(Problem to solve) I need the number of lines in the data that include "entries"; reply with that number alone.

===== Exercise materials

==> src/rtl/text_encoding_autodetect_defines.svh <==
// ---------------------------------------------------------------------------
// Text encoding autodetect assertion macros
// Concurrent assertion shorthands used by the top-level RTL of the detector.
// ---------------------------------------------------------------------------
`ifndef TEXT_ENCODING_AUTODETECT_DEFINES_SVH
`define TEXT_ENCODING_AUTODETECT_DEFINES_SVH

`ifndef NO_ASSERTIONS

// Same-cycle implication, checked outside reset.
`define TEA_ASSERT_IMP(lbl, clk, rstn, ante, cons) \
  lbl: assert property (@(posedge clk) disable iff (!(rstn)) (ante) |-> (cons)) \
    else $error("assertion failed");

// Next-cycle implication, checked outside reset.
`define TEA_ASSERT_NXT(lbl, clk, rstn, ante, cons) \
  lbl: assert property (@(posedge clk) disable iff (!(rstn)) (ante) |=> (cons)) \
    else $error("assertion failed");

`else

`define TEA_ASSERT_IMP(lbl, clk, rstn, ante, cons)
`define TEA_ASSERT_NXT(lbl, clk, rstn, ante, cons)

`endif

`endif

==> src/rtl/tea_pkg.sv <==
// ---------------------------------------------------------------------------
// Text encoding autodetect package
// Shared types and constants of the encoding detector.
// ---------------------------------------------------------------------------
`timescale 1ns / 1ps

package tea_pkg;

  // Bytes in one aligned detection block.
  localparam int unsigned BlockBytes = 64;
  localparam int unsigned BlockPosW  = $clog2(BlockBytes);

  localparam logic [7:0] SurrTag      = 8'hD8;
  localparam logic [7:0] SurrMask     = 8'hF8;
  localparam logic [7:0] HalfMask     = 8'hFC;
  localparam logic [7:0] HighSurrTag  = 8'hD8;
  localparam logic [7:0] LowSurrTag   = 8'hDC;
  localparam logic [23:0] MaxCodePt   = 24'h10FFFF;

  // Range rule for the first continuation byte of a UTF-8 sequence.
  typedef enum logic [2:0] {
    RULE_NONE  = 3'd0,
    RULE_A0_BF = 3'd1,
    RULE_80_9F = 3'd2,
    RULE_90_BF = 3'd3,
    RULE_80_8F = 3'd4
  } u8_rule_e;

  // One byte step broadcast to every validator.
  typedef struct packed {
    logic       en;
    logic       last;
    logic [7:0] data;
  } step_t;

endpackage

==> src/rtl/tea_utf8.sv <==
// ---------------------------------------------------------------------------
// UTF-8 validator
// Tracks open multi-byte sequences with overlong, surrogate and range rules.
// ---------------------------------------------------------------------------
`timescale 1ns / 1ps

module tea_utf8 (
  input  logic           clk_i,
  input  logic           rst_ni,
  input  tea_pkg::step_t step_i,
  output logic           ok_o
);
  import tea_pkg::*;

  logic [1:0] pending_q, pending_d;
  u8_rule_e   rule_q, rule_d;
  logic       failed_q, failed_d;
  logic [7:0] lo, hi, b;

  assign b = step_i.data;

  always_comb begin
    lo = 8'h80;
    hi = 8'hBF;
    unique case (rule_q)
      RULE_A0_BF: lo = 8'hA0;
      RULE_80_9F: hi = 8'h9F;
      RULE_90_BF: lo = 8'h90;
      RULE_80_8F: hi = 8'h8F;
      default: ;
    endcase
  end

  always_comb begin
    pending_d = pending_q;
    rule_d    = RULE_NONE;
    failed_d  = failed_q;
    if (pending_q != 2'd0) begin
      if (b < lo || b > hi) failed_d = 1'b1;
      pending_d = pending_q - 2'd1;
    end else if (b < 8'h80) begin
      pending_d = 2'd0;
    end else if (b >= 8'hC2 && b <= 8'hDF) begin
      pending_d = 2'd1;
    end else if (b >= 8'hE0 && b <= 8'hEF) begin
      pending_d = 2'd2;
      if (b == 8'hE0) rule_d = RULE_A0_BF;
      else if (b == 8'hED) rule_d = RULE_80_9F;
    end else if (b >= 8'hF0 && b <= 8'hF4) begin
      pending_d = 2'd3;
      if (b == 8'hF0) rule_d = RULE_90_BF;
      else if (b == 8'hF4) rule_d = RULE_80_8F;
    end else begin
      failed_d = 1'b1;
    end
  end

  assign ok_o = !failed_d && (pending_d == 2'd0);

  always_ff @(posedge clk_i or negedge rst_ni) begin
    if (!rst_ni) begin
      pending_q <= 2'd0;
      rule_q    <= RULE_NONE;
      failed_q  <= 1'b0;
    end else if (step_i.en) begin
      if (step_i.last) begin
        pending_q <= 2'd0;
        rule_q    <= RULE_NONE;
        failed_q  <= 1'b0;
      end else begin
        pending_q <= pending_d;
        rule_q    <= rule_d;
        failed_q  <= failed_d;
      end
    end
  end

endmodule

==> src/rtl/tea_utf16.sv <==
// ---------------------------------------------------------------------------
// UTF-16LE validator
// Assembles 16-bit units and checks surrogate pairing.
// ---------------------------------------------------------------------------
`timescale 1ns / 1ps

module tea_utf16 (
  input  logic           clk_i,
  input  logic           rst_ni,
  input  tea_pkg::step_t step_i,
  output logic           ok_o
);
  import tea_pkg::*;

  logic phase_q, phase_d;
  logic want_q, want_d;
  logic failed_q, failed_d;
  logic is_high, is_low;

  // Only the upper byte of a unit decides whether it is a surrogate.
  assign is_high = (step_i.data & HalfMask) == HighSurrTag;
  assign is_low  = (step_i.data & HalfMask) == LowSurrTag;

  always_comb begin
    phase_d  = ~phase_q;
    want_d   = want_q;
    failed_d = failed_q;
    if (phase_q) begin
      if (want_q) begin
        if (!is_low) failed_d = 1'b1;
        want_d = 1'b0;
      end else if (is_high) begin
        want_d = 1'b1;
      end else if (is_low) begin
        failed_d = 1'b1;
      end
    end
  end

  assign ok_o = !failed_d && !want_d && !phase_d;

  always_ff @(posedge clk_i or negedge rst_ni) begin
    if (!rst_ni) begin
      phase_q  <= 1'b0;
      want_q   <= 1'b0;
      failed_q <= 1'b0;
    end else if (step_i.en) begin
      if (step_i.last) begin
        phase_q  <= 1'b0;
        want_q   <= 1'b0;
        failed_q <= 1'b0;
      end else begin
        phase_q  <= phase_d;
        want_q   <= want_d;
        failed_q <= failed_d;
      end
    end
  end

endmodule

==========
===== Exercise materials

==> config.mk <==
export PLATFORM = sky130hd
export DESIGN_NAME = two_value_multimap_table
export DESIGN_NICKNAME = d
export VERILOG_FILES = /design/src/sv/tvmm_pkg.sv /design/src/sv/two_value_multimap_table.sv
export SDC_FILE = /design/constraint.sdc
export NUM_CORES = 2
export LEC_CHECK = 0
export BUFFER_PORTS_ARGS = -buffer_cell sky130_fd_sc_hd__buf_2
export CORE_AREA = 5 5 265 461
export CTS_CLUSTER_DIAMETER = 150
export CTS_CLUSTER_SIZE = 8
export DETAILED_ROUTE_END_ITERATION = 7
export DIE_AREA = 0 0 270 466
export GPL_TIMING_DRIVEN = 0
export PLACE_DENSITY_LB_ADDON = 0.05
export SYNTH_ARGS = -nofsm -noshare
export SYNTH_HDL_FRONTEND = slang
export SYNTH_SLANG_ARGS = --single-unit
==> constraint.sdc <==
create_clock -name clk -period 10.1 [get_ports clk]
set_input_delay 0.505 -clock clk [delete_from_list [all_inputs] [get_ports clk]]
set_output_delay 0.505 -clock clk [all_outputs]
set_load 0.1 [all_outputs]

==========
===== Exercise materials

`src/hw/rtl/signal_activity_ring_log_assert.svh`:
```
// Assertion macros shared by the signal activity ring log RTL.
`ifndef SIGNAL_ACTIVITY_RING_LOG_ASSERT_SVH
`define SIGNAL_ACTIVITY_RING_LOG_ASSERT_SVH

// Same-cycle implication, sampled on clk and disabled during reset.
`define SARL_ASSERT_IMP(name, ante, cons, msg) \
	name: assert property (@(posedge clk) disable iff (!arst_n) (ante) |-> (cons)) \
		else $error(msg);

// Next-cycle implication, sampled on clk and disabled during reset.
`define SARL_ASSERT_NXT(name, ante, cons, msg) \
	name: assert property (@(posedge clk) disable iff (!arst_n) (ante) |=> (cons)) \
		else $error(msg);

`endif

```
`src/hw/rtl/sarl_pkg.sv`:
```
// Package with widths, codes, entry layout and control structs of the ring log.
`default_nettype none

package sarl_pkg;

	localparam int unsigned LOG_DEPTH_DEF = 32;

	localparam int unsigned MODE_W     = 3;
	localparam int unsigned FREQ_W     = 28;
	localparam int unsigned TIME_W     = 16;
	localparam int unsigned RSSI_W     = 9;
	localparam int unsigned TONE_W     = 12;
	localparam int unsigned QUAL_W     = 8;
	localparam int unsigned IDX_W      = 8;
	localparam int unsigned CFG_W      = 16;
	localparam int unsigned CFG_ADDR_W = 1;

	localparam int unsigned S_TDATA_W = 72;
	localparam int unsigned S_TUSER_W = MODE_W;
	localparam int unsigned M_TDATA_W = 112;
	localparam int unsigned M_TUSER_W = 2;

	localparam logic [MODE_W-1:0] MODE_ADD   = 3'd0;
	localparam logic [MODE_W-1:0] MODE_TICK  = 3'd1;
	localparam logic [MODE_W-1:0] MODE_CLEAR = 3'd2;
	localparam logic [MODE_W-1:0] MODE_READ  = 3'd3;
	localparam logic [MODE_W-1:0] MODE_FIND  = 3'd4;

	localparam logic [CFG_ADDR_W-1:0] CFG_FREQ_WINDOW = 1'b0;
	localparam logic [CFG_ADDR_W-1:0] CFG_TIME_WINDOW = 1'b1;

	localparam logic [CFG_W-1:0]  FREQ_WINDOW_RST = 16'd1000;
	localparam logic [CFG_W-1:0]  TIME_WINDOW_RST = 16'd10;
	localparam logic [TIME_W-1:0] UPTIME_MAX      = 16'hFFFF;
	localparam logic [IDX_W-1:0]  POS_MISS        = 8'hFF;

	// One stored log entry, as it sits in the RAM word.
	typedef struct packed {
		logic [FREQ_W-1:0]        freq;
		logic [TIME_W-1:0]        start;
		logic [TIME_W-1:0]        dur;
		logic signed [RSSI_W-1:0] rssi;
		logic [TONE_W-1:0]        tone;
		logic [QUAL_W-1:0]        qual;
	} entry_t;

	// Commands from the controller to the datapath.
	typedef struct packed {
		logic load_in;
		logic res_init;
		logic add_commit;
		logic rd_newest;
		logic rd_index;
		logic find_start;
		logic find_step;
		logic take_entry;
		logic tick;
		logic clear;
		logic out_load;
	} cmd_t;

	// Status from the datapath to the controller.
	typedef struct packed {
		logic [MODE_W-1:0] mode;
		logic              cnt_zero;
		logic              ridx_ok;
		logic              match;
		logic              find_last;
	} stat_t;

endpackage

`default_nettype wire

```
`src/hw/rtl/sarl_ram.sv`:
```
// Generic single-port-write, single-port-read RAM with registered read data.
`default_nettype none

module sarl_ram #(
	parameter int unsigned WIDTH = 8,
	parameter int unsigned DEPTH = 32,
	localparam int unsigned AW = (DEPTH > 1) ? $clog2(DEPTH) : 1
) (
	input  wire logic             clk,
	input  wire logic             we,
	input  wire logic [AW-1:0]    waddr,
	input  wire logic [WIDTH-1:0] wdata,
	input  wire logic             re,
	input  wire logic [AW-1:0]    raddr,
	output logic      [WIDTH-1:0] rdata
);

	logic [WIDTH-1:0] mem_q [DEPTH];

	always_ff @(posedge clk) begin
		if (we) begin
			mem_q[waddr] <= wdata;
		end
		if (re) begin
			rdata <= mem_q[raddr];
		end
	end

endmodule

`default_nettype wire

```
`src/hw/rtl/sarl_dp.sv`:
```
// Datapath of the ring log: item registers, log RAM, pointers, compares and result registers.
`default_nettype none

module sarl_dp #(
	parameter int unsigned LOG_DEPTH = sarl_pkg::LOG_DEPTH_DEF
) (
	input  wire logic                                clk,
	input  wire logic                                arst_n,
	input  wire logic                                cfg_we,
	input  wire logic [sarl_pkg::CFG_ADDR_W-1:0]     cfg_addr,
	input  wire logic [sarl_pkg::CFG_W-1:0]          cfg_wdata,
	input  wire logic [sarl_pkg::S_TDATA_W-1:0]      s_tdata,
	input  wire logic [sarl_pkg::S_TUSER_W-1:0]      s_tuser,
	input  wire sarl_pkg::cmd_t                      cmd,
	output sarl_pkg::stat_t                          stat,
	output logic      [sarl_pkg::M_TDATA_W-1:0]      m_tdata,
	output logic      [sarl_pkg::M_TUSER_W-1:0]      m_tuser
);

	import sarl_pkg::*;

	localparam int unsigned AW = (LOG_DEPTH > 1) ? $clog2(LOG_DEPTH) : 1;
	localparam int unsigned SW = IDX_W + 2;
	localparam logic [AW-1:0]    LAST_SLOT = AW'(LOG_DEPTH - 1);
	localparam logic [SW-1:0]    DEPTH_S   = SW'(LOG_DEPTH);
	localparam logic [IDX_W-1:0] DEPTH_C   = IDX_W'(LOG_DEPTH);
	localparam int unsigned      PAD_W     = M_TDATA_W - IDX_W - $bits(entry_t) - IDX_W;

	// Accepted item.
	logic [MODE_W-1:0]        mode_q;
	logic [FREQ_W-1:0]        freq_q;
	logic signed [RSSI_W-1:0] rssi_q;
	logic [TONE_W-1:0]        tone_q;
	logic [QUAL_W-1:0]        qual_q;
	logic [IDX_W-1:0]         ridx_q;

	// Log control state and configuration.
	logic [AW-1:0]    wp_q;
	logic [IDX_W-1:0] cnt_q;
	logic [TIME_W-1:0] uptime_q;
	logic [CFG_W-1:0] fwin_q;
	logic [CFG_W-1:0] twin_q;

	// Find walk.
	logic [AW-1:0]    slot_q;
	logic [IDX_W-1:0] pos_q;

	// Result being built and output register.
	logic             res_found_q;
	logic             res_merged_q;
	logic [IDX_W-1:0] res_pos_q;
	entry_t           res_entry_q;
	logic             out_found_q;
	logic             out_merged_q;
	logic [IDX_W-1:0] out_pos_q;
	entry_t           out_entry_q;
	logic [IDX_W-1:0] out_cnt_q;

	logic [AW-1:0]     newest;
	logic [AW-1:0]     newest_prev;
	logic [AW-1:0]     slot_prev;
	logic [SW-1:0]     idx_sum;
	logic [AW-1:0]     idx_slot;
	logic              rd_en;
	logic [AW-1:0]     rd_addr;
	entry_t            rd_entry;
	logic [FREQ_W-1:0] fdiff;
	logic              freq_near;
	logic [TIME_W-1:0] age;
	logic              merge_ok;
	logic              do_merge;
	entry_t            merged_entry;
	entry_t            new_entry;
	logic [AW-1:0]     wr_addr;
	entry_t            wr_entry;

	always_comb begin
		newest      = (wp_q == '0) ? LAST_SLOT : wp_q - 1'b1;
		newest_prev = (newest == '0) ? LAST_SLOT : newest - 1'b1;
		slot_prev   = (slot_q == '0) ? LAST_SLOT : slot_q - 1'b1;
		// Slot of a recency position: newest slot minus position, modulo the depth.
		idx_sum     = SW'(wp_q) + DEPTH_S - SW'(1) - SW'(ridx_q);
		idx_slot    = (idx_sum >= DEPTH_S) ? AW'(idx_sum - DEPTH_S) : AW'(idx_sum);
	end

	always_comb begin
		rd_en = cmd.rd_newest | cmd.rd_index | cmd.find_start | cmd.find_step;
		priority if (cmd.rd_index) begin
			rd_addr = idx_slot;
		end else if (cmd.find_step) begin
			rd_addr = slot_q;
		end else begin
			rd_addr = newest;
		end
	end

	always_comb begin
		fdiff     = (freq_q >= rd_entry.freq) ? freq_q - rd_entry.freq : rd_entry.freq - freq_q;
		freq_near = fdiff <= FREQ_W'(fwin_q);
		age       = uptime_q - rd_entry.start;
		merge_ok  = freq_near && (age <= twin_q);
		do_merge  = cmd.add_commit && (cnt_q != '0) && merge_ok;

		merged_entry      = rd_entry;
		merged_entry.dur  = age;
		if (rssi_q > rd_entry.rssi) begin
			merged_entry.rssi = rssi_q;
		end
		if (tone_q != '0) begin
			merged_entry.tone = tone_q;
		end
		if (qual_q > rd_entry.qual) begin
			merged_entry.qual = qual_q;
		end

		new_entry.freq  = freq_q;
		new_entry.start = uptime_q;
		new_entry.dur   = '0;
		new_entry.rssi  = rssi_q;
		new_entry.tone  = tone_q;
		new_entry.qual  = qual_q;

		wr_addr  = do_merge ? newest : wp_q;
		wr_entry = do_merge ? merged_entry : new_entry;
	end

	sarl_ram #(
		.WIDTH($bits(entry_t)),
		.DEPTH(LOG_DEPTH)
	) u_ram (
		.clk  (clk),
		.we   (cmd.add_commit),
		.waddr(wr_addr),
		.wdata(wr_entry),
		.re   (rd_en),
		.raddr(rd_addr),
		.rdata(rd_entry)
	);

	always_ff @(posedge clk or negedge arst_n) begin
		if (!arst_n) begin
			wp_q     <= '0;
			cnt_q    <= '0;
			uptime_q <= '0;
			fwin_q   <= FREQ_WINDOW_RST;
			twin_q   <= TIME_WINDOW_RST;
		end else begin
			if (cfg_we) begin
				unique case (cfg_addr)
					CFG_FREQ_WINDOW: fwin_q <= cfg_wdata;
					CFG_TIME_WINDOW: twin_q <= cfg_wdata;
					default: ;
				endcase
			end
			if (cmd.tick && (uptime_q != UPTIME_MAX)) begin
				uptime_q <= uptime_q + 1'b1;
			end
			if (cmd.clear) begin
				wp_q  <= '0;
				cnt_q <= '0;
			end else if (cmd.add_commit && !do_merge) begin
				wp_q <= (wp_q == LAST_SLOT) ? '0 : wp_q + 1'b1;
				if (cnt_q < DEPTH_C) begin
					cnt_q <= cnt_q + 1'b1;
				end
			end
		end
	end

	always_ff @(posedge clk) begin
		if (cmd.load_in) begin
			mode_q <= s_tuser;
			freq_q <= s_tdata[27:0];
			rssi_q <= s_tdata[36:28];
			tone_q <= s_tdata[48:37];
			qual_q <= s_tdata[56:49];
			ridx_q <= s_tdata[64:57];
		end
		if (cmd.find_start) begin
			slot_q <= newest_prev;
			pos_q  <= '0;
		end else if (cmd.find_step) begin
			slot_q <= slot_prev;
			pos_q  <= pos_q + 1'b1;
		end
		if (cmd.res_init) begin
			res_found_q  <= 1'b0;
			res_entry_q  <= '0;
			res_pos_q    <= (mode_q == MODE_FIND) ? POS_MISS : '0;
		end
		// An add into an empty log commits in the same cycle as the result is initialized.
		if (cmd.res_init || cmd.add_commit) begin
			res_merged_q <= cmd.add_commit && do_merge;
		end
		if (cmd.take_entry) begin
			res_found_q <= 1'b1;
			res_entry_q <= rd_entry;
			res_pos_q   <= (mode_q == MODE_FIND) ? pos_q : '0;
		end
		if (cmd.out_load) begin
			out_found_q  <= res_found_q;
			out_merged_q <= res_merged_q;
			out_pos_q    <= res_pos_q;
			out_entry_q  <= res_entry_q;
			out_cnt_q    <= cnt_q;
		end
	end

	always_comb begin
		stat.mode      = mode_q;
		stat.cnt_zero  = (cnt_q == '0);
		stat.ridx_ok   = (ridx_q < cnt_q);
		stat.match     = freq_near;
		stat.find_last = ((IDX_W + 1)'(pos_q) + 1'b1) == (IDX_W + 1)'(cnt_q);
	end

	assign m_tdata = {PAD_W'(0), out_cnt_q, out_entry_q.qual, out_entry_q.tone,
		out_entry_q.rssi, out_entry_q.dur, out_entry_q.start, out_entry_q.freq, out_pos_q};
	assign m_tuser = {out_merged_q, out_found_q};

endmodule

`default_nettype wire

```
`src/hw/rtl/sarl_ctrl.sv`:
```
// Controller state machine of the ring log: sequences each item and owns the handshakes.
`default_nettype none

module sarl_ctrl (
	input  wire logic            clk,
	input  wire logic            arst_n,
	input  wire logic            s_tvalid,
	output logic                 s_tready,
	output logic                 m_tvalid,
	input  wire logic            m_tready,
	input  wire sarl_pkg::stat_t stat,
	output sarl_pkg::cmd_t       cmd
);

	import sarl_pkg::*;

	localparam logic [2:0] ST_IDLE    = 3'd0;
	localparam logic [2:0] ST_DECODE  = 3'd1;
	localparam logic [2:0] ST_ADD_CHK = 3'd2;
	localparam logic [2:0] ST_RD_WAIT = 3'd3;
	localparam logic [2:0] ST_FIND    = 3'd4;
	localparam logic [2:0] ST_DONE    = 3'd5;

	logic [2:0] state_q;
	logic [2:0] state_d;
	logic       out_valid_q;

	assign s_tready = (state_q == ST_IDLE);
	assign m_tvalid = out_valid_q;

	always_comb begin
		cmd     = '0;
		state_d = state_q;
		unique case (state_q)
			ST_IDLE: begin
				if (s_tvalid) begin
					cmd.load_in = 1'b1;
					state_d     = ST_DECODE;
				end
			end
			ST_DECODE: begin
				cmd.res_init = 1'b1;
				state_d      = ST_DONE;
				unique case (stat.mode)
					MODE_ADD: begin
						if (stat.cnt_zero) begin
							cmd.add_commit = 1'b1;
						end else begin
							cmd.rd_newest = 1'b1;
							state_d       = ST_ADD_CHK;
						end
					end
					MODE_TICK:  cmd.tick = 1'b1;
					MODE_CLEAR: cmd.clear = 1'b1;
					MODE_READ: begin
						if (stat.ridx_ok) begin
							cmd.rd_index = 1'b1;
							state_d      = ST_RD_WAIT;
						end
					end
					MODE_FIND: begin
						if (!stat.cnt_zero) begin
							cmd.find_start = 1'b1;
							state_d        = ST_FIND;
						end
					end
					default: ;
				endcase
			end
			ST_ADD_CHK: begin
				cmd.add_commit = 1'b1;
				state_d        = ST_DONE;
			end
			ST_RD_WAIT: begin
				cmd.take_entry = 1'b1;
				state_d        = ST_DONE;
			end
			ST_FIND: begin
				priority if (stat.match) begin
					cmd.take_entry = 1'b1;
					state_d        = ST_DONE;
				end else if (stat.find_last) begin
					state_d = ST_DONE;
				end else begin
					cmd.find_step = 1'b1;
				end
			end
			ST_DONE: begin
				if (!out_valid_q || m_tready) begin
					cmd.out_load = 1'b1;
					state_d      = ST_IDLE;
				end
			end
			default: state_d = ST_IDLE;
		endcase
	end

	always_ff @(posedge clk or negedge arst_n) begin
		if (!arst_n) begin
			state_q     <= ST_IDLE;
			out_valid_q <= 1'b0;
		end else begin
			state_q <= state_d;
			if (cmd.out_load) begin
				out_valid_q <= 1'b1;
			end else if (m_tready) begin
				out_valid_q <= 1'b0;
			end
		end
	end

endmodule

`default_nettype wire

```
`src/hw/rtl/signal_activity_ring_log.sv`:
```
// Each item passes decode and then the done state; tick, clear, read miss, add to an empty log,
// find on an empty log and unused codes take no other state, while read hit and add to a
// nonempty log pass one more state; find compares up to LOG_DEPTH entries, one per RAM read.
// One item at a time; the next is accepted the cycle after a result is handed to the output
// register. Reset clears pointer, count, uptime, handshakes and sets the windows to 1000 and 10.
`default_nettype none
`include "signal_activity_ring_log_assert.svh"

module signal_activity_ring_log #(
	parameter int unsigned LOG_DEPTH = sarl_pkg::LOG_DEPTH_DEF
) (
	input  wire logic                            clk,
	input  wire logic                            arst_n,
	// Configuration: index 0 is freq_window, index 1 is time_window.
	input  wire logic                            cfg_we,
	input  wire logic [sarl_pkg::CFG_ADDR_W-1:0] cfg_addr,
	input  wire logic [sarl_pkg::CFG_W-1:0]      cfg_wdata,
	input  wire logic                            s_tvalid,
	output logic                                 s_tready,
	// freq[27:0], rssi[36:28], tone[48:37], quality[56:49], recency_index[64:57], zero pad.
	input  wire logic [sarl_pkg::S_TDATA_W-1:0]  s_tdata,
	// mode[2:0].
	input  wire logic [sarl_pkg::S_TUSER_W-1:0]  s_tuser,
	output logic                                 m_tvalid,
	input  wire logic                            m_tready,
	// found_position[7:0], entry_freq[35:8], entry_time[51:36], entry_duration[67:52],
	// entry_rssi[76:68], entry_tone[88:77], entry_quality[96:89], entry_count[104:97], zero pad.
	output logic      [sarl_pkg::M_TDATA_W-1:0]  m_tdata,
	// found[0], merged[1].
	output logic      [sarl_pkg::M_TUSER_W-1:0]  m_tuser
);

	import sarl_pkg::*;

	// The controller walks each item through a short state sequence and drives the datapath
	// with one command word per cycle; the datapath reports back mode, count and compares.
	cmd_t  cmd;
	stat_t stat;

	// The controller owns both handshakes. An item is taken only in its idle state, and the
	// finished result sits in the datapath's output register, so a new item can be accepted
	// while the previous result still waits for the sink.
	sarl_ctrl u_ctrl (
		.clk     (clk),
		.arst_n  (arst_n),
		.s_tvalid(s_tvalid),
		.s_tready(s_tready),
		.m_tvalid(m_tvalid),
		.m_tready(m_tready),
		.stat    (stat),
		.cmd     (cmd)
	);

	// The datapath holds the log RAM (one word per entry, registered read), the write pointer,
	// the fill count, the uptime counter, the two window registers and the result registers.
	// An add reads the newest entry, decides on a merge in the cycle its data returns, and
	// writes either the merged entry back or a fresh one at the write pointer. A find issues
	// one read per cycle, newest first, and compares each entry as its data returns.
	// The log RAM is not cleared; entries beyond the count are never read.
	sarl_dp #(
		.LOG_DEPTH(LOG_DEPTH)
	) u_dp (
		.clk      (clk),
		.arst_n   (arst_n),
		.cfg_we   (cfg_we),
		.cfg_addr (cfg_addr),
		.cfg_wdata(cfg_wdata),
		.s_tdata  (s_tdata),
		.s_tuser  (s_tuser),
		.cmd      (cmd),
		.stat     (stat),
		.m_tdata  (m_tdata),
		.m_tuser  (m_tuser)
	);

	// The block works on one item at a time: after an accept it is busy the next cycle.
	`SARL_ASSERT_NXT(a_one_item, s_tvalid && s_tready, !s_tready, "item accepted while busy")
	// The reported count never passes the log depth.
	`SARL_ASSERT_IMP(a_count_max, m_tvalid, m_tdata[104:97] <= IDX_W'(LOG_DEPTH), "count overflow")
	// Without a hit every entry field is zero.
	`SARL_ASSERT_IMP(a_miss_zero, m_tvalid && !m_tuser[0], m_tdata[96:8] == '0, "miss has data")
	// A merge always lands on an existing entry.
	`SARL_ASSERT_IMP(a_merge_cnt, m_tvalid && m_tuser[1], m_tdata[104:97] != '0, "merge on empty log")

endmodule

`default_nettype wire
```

==========

(Output below) 2